前記癌が、胃癌、大腸癌、肺癌、卵巣癌、肝臓癌又は膵臓癌である、請求項２０に記載の癌治療用ペプチドのアミド又はそのエステルまたはその塩。
請求項１〜９のいずれか１項に記載のペプチド、又は請求項１１〜１９のいずれか１項に記載の癌治療用ペプチドをコードする塩基配列を有するＤＮＡを有する遺伝子。
請求項１〜９のいずれか１項に記載のペプチド、又は請求項１１〜１９のいずれか１項に記載の癌治療用ペプチドをコードするＤＮＡを含有する組換えベクター。

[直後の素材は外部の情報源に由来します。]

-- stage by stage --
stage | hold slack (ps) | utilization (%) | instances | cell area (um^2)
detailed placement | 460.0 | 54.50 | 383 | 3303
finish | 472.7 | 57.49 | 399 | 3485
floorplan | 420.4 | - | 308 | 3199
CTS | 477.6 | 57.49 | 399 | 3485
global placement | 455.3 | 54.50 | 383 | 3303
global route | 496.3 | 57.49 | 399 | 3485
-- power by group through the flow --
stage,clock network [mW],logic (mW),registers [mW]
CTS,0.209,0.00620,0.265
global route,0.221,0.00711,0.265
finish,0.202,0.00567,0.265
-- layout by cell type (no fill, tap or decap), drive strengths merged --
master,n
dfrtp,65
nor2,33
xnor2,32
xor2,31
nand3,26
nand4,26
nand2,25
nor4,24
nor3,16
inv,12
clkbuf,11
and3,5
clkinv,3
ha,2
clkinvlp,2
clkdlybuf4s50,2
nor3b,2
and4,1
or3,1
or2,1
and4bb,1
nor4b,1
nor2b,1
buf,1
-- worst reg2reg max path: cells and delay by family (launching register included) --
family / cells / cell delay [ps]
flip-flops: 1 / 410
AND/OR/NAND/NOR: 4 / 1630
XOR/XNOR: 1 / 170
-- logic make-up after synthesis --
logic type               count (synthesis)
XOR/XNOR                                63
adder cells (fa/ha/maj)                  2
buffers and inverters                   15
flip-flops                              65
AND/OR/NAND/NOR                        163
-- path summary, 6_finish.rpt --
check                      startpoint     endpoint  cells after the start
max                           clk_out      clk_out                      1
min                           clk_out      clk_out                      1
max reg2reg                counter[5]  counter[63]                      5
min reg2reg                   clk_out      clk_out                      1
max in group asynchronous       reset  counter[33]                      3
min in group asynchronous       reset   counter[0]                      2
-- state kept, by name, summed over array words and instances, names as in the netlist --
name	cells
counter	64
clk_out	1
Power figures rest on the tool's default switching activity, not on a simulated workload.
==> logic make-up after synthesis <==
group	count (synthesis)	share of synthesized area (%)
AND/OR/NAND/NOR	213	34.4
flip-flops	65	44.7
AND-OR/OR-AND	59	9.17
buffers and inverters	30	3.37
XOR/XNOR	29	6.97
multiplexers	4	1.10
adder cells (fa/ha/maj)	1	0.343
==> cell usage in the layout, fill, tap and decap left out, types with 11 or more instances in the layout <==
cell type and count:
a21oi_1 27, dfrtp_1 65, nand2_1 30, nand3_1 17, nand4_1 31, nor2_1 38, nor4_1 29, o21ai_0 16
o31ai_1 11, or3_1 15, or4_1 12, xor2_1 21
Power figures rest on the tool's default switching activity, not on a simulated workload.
==> /design/flow/design.v <==
module REGISTERS( 
  input wire [4:0] readaddr1,
  input wire [4:0] readaddr2,
  input wire [4:0] writeaddr,
  input wire [31:0] write_data,
  input wire write_cntrl,
  input clk,
  input clr,
  output reg [31:0] read1,
  output reg [31:0] read2
);
  reg [31:0]REG[31:0];
  genvar i;
  assign REG[0]=32'd0;
  assign read1=REG[readaddr1];
  assign read2=REG[readaddr2];    
  generate 
    for (i=1; i<31; i=i+1) begin
      always @(posedge clk or posedge clr) begin
        if (clr==1) begin
          REG[i]<=32'd0;
        end
        else if (write_cntrl==1) begin
            if (i == writeaddr) begin
              REG[i] = write_data;
            end
        end
      end  
    end  
  endgenerate      
endmodule
==> /design/flow/run.sh <==
#!/bin/bash
# OpenROAD 26Q1-2900-gdf79404cd8, Yosys 0.63+post, stock flow scripts
make -C /OpenROAD-flow-scripts/flow DESIGN_CONFIG=/design/flow/config.mk WORK_HOME=/design/flow/orfs finish
==> /design/flow/config.mk <==
export PLATFORM = sky130hd
export DESIGN_NAME = REGISTERS
export DESIGN_NICKNAME = REGISTERS
export VERILOG_FILES = /design/flow/design.v
export SDC_FILE = /design/flow/constraint.sdc
export NUM_CORES = 4
export LEC_CHECK = 1
export CORE_UTILIZATION = 30
==> /design/flow/constraint.sdc <==
current_design REGISTERS

set clk_period 8.0
set clk_io_pct 0.2

create_clock -name clk0 -period $clk_period [get_ports {clk}]

set non_clock_inputs [all_inputs -no_clocks]
set_input_delay [expr $clk_period * $clk_io_pct] -clock clk0 $non_clock_inputs
set_output_delay [expr $clk_period * $clk_io_pct] -clock clk0 [all_outputs]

請求項２４に記載の組換ベクターで形質転換された形質転換体。
請求項２５に記載の形質転換体を培養し、請求項１〜９のいずれか１項に記載のペプチド、又は請求項１１〜１９のいずれか１項に記載の癌治療用ペプチドを生成し、蓄積し、該ペプチドを採取することを特徴とする、請求項１〜９のいずれか１項に記載のペプチド、又は請求項１１〜１９のいずれか１項に記載の癌治療用ペプチドの製造方法。
請求項１〜９のいずれか１項に記載のペプチド、又は請求項１０に記載のペプチドのアミド又はそのエステルまたはその塩を含有する医薬組成物。

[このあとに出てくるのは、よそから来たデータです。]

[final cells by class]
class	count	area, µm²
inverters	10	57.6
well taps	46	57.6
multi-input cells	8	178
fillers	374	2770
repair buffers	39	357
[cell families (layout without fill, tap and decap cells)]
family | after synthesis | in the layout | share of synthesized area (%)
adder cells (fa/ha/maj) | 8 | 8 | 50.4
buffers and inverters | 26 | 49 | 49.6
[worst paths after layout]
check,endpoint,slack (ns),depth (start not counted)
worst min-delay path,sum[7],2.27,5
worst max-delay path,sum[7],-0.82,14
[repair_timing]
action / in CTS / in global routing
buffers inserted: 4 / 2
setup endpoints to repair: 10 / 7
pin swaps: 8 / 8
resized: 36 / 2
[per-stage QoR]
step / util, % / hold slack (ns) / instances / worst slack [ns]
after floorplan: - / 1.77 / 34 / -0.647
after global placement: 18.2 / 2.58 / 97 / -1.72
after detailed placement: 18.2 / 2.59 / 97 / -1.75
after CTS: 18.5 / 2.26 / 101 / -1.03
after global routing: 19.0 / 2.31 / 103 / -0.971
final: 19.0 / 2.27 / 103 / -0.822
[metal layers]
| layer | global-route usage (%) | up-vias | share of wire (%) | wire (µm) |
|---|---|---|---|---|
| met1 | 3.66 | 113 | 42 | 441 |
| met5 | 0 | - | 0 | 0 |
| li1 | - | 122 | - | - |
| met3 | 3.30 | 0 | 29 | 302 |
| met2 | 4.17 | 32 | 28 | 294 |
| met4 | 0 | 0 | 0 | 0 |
File: config.mk
export PLATFORM = sky130hd
export DESIGN_NAME = dff
export DESIGN_NICKNAME = dff
export VERILOG_FILES = /design/flow/design.v
export SDC_FILE = /design/flow/constraint.sdc
export NUM_CORES = 4
export LEC_CHECK = 1
export CORE_AREA = 10 10 70 70
export DIE_AREA = 0 0 80 80
File: constraint.sdc
current_design dff

set clk_period 1.0
set clk_io_pct 0.2

create_clock -name clk0 -period $clk_period [get_ports {clk}]

set non_clock_inputs [all_inputs -no_clocks]
set_input_delay [expr $clk_period * $clk_io_pct] -clock clk0 $non_clock_inputs
set_output_delay [expr $clk_period * $clk_io_pct] -clock clk0 [all_outputs]
File: run.sh
#!/bin/bash
# OpenROAD 26Q1-2900-gdf79404cd8, Yosys 0.63+post, stock flow scripts
make -C /OpenROAD-flow-scripts/flow DESIGN_CONFIG=/design/flow/config.mk WORK_HOME=/design/flow/orfs finish
File: design.v
module dff(clk,clear,enable,din,q); 
input [7:0]din; 
input clk,clear,enable; 
output reg [7:0]q; 
always @(posedge clk) 
    if(enable)begin 
        if(clear) 
            q <= 0; 
        else  
            q <= din; 
    end 
endmodule
==> out/metrics.cfg <==
[clock_network]
cts_tree = yes
cts_buffer_depth = 2
cts.sinks = 8
htreeDepth = 1
root_buffer = clkbuf_4
cts.clk_slew.worst_paths_ns = 0.05
cts_inserted_buffers = 3

[global_route]
grt_pass1_wl_mm = 1.07
grt_remaining_overflow = 0
grt_usage_pct = 2.11
grt_pass1_vias = 244
antenna_found_initial = 0
grt_max_degree = 9

[sta]
slew_headroom_pct = 80.9
max_freq_ghz = 1.08
timing.setup.tns_ns = 0
rsz0062_at_grt = no
tightest_slew_ns = 0.286
hold_ws_ns = 0.625
setup_viol = 0
period_minus_slack_ns = 0.926
finalMaxSlewViolations = 0
finalHoldViolCount = 0
layout_setup_ws_ns = 0.0739
fin_crit_sh_pct = 92.6

[layout]
stdcell_count = 84
syn2layout_area_growth_pct = 82.8
postLayoutCellArea_um2 = 531
largest_reg_flops = 8
lay_top_count = clkdlybuf4s50_1
top_register = q
reg_top3 = q: 8 flops
most-common-layout-cells = 10 x clkdlybuf4s50_1, 8 x nor2b_1, 8 x buf_2, 8 x edfxtp_1, 3 x clkbuf_4
layout-drive-gt1-share_pct = 31.6

[routing]
drt_first_pass_iters = 2
avgViaCountPerCell = 2.40
vias = 202
routedWlPerCell_um = 8.52
totalWireLength_um = 716
ant_nets = 0
drt_iter0_markers = 2
n_antenna_cell = 0
drc_errors = 0

[floorplan]
coreArea_mm2 = 0.00342
rows = 21
dieArea_mm2 = 0.00640
io_pins = 19
die_w_um = 80
die_h_um = 80
fp_util_pct = 8.50

[critical_path]
end_kind = primary output
crit_family = flip-flops
arrival_ns = 0.73
cp.required_ns = 0.80
worst_setup_path_start_kind = flop
crit_fanout = 1
crit_type = reg -> out
crit_buf_inv = 1
critPathSlowestCell = edfxtp_1
crit_chain = buf_2
slowest_delay_ns = 0.36

[flow_run]
tool_warnings = 25
drv_cap = 0

[yosys]
ys_types = 2
yosysTopAreaCellShare_pct = 82.8
syn_area_um2 = 290
yosys.area.top_type = edfxtp_1
ys_warn_count = 1
synth-seq-cells = 8
area_leaders = edfxtp_1 83%, nor2b_1 17%
ys_cells = 16
synth_seq_share_pct = 82.8
yosys_area_um2 = 290
netlist_instances = 16
syn_avg_cell_area_um2 = 18.1

[power_and_ir_drop]
vdd_drop_max_mv = 0.180
pwr_density_cell_mw_per_mm2 = 1360
leakage_nw = 0.188

[placed_design]
finalWeightedCongestion = 0.702
io_buffers = 18
place_inst = 81
place_ws_ns = -0.190
dpl_cell_area_um2 = 548

[hold_path]
min_path_type = in -> reg

[outcome]
outcome = complete, no violations

[metal layers]
layer | GRT usage (%) | vias up | wire (µm)
met4 | 1.76 | 0 | 34
met2 | 4.33 | 7 | 457
li1 | - | 102 | -
met5 | 0 | - | 0
met1 | 1.72 | 91 | 207
met3 | 0.114 | 2 | 17
[power by group]
group          internal [W]  switching [W]
Clock              0.000136      0.0000919
Combinational     0.0000645      0.0000221
Sequential         0.000399     0.00000560
Total              0.000600       0.000120
[cells by family after synthesis]
group         count (synthesis)  synth area share [%]
flops                         8                  82.8
simple gates                  8                  17.2
[repair_timing]
item | CTS | global route
resized | 24 | 0
endpoints found under the setup margin | 8 | 0
setup buffers | 0 | 0
hold buffers | 0 | 0
[synthesized netlist by cell type, drive strengths merged]
master and instances:
nor2b 8, edfxtp 8
[cell type report]
| type | instances | area [µm²] |
|---|---|---|
| fillers | 388 | 2890 |
| well taps | 46 | 57.6 |
| repair buffers | 19 | 160 |
| flip-flops and latches | 8 | 240 |
| clock buffers | 3 | 22.5 |
| multi-input cells | 8 | 50.0 |
[path summary, 6_finish.rpt]
check  startpoint  depth (start not counted)   end
max          q[5]                          1  q[5]
min        din[3]                          2  q[3]
[metrics by stage]
step	power, W	utilization (%)
after global routing	0.000768	15.5
after floorplan	0.000416	-
after detailed placement	0.000527	16.0
final	0.000720	15.5
after global placement	0.000525	16.0
after CTS	0.000739	15.5
Power and IR drop assume default switching activity.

請求項１〜９のいずれか１項に記載のペプチド、又は請求項１０に記載のペプチドのアミド又はそのエステルまたはその塩を含有する、癌治療用医薬組成物。
前記癌が、胃癌、大腸癌、肺癌、卵巣癌、肝臓癌又は膵臓癌である、請求項２８に記載の癌治療用医薬組成物。
請求項１〜９のいずれか１項に記載のペプチド、又は請求項１１〜１９のいずれか１項に記載の癌治療用ペプチドをコードするＤＮＡを有する遺伝子を含有する、医薬組成物。
請求項１〜９のいずれか１項に記載のペプチド、又は請求項１１〜１９のいずれか１項に記載の癌治療用ペプチドをコードするＤＮＡを有する遺伝子を含有する、癌治療用医薬組成物。